BASSETERRE, St. Kitts & Nevis: Grenada’s Prime Minister, Tillman Thomas, has announced the new treaty of the Organization of Eastern Caribbean States (OECS) will be signed in Basseterre next month.

Thomas made the announcement at the conclusion of the 50th meeting of the OECS Authority last Friday.

Thomas said that the new OECS Treaty will come into effect in June 2010, the 30th anniversary of the signing of the Treaty of Basseterre.

A statement issued by the Montserrat government, said the British Overseas Territory will not have to negotiate its position within the establishment of the OECS Economic Union, one of the measures contained in the new treaty.

Montserrat’s Chief Minister Reuben Meade had earlier said it would be a “travesty if in reshaping the Treaty of Basseterre, Montserrat…is asked to choose whether we would be welcome as an equal partner within the OECS Economic Union”.

“We do not wish to negotiate for our rights of belonging neither should we retreat to a choice of being included or being left out in the cold,” said Meade. “Montserrat insists that all full members should automatically be part of the new body without seeking permission from those on whose colonial doorsteps we continue to loiter.”

However, Meade said he had been given clarification from his colleagues regarding Montserrat’s position when the OECS summit ended on Friday.

“The OECS Economic Treaty is intended to further cement the integration of the member states, which include Anguilla, Antigua & Barbuda, the British Virgin Islands, Dominica, Grenada, Montserrat, St. Kitts and Nevis, St. Lucia, and St. Vincent and the Grenadines. Montserrat was one of the founding members of the OECS when it was established with the signing of the Treaty of Basseterre in 1981,” the Montserrat government statement said.

It said the draft treaty includes the process of removing barriers to trade between national markets in goods, services, movement of capital and labour forces, which will transform the islands into a single financial and economic space.

Eleven sectors have been listed in the treaty for joint action.

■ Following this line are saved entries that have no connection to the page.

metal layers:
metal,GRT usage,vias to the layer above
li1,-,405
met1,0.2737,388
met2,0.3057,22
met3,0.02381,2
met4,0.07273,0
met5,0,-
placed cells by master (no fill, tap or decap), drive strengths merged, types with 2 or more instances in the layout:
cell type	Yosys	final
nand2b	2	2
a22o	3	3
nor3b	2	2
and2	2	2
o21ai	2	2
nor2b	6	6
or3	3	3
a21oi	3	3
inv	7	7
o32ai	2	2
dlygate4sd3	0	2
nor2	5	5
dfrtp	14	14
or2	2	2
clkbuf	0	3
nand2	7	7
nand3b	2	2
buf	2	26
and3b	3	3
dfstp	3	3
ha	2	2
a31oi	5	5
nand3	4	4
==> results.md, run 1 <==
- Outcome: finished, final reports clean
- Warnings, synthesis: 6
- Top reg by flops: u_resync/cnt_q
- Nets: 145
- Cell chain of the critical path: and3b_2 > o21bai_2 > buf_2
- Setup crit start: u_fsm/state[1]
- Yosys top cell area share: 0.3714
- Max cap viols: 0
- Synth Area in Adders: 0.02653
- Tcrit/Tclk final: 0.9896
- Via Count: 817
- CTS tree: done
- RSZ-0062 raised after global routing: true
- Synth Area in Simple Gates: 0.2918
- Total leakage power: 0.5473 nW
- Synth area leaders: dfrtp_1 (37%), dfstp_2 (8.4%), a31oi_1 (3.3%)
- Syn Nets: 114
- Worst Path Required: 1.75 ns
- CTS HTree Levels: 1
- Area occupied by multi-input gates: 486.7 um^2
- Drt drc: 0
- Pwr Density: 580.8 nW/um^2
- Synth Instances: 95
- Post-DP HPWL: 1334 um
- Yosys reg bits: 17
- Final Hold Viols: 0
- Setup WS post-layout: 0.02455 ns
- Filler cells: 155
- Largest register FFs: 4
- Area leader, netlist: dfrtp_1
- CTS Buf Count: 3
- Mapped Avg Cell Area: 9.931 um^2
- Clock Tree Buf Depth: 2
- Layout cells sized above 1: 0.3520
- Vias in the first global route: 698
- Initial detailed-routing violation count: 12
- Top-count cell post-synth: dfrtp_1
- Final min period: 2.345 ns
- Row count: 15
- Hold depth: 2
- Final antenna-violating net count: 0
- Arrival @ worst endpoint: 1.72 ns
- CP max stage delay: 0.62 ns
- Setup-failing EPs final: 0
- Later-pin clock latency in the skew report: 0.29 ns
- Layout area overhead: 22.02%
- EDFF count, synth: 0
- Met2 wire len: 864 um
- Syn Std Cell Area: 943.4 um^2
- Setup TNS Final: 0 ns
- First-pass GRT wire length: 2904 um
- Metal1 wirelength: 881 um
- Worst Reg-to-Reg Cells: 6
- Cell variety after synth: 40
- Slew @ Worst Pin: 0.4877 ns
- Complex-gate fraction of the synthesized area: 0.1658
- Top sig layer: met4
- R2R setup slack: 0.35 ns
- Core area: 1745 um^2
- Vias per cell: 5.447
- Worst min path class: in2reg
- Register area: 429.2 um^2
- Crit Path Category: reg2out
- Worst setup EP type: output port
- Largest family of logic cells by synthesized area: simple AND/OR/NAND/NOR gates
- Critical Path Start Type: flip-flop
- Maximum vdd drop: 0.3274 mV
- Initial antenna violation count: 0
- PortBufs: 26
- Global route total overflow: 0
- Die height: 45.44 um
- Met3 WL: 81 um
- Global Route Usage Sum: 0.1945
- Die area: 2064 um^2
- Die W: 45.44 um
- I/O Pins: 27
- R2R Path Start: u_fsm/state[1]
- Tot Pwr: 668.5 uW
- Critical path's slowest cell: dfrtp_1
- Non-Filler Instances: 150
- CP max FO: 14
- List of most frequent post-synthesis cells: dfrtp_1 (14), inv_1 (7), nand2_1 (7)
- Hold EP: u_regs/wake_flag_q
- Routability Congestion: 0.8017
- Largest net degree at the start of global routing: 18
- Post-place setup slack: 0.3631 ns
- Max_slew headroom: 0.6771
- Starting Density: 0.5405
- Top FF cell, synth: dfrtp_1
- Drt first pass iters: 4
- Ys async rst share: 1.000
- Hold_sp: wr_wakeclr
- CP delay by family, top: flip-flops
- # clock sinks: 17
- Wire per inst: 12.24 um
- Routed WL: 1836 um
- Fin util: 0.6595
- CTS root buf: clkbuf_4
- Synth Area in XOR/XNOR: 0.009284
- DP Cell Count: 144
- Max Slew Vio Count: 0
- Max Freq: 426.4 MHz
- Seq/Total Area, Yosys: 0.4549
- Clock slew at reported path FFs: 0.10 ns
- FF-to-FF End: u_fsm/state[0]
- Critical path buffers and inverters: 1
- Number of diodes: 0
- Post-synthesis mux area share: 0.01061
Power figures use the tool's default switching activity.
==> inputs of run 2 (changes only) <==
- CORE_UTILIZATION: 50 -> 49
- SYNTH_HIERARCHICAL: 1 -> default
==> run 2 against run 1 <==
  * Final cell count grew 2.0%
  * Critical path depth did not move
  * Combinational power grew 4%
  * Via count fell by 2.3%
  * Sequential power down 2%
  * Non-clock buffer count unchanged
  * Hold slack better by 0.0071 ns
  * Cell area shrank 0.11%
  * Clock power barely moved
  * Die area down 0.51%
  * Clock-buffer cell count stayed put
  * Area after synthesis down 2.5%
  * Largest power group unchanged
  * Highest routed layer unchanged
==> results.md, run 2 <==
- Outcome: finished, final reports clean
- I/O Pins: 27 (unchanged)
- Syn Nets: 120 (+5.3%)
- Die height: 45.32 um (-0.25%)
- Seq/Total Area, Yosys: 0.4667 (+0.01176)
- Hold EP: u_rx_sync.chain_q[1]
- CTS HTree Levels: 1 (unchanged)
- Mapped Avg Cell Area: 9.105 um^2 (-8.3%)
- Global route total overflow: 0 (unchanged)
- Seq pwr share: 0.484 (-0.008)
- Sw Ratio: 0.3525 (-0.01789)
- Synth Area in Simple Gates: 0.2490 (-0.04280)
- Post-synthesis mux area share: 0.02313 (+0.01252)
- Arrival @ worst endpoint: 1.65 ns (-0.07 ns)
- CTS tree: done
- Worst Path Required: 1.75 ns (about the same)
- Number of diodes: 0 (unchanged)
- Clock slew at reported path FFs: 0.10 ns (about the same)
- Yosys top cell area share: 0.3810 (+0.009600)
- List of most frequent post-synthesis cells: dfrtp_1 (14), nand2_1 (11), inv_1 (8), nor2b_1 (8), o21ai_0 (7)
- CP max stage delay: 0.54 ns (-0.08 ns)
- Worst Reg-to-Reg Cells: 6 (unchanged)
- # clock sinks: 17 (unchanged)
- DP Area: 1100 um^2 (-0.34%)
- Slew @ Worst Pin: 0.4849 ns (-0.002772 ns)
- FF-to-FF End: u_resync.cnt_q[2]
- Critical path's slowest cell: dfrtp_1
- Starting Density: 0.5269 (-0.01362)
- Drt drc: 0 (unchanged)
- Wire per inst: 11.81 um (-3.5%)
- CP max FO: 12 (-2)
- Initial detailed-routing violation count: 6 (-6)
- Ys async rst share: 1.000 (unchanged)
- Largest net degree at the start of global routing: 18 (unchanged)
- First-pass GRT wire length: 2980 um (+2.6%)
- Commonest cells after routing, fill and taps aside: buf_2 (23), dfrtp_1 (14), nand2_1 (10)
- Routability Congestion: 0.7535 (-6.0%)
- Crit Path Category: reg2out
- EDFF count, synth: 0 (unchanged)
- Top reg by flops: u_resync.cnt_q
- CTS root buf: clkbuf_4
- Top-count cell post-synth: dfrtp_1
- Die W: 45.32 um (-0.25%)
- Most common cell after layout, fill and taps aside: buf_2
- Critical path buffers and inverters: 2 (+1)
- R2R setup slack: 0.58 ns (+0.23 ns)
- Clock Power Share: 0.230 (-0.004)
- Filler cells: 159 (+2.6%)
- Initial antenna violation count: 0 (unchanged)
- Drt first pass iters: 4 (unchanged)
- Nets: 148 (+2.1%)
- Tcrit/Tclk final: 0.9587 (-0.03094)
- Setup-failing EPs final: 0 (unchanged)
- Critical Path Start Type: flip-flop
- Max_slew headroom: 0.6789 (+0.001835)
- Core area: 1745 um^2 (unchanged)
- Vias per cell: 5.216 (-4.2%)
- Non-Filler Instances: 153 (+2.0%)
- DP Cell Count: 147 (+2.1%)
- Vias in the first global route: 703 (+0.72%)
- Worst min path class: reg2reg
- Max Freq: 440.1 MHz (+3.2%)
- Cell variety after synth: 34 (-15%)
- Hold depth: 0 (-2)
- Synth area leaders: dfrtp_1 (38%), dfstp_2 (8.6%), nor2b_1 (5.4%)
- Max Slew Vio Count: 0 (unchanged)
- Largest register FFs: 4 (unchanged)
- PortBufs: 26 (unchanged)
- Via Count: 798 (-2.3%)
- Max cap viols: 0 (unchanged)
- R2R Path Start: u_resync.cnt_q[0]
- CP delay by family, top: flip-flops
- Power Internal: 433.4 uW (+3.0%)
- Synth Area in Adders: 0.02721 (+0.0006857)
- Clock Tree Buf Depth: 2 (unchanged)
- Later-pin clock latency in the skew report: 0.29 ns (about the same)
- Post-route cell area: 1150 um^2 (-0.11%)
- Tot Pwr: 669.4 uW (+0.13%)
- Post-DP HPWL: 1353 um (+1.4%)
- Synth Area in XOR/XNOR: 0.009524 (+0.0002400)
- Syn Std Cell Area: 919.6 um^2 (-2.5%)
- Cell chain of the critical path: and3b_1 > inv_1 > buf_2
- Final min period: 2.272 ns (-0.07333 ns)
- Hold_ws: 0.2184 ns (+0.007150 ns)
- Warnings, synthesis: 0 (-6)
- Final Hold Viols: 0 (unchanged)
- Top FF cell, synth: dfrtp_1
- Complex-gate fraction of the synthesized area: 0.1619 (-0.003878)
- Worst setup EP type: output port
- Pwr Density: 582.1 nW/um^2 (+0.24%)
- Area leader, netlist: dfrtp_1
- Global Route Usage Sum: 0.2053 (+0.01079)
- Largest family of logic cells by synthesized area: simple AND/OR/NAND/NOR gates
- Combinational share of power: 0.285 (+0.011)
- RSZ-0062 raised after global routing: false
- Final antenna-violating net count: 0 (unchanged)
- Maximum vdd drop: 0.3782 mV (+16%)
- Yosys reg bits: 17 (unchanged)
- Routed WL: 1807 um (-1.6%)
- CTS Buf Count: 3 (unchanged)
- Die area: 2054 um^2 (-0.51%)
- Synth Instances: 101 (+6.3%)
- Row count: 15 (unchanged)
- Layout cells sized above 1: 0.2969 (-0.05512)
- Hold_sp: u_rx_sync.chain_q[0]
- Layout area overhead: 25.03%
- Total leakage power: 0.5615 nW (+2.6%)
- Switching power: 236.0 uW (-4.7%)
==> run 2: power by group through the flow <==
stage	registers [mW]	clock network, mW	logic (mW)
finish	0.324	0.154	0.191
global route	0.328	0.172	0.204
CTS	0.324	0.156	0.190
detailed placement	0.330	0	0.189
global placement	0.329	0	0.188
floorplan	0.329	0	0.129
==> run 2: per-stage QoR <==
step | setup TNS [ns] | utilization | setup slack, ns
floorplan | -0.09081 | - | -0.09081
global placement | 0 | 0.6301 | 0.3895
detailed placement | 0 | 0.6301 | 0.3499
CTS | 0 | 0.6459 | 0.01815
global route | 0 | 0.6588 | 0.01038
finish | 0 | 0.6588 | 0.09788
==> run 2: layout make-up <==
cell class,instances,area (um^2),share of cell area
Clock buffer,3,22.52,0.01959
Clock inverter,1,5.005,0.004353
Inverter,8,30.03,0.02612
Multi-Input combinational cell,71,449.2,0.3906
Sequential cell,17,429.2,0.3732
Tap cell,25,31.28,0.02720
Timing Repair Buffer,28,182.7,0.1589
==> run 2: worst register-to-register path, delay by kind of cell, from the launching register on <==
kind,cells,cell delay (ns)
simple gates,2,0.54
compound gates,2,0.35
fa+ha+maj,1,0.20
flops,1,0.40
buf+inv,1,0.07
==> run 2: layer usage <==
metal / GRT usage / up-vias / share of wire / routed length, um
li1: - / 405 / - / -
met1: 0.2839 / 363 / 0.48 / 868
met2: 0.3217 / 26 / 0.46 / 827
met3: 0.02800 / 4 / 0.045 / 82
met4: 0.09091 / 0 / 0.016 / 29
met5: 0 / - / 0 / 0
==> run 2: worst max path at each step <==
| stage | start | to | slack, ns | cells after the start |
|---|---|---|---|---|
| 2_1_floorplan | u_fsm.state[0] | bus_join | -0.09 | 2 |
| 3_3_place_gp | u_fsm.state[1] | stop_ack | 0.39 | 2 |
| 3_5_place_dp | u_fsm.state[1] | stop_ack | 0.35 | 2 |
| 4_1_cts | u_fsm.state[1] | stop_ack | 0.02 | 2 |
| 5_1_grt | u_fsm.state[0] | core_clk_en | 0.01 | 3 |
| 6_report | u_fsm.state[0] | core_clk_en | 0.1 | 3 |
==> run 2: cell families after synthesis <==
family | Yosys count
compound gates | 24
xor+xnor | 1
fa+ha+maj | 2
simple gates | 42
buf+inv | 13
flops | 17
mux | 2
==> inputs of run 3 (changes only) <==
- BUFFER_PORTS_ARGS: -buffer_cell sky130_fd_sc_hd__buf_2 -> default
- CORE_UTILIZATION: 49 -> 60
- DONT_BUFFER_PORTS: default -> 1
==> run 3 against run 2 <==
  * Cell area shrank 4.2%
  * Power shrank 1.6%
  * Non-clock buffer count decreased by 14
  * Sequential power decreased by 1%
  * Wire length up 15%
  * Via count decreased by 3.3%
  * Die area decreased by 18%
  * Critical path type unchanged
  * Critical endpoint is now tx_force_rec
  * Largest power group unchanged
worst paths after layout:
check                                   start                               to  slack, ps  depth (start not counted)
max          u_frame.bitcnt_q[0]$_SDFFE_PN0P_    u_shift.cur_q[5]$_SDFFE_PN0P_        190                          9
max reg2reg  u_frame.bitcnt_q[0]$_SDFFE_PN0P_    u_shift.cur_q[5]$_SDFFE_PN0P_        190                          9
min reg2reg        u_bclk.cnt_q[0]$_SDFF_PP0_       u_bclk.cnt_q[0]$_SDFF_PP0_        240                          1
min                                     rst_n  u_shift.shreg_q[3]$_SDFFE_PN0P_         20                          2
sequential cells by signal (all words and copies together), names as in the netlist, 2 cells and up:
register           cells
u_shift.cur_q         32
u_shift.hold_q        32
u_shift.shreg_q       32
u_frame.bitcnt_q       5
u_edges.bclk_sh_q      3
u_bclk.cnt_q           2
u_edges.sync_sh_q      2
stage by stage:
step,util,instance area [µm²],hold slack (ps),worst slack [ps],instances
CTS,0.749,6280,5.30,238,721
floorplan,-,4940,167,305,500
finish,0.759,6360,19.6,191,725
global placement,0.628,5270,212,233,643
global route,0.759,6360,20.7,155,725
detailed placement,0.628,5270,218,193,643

They include civil aviation, agriculture, tourism, education, environmental sustainability, marine, disaster response and telecommunications.

Thomas told reporters the sub-regional leaders had given serious consideration to the subject of freedom of movement and that the leaders also reviewed the harmonization of immigration laws and social security systems.

The ongoing global and economic crisis was also discussed during the two-day meeting.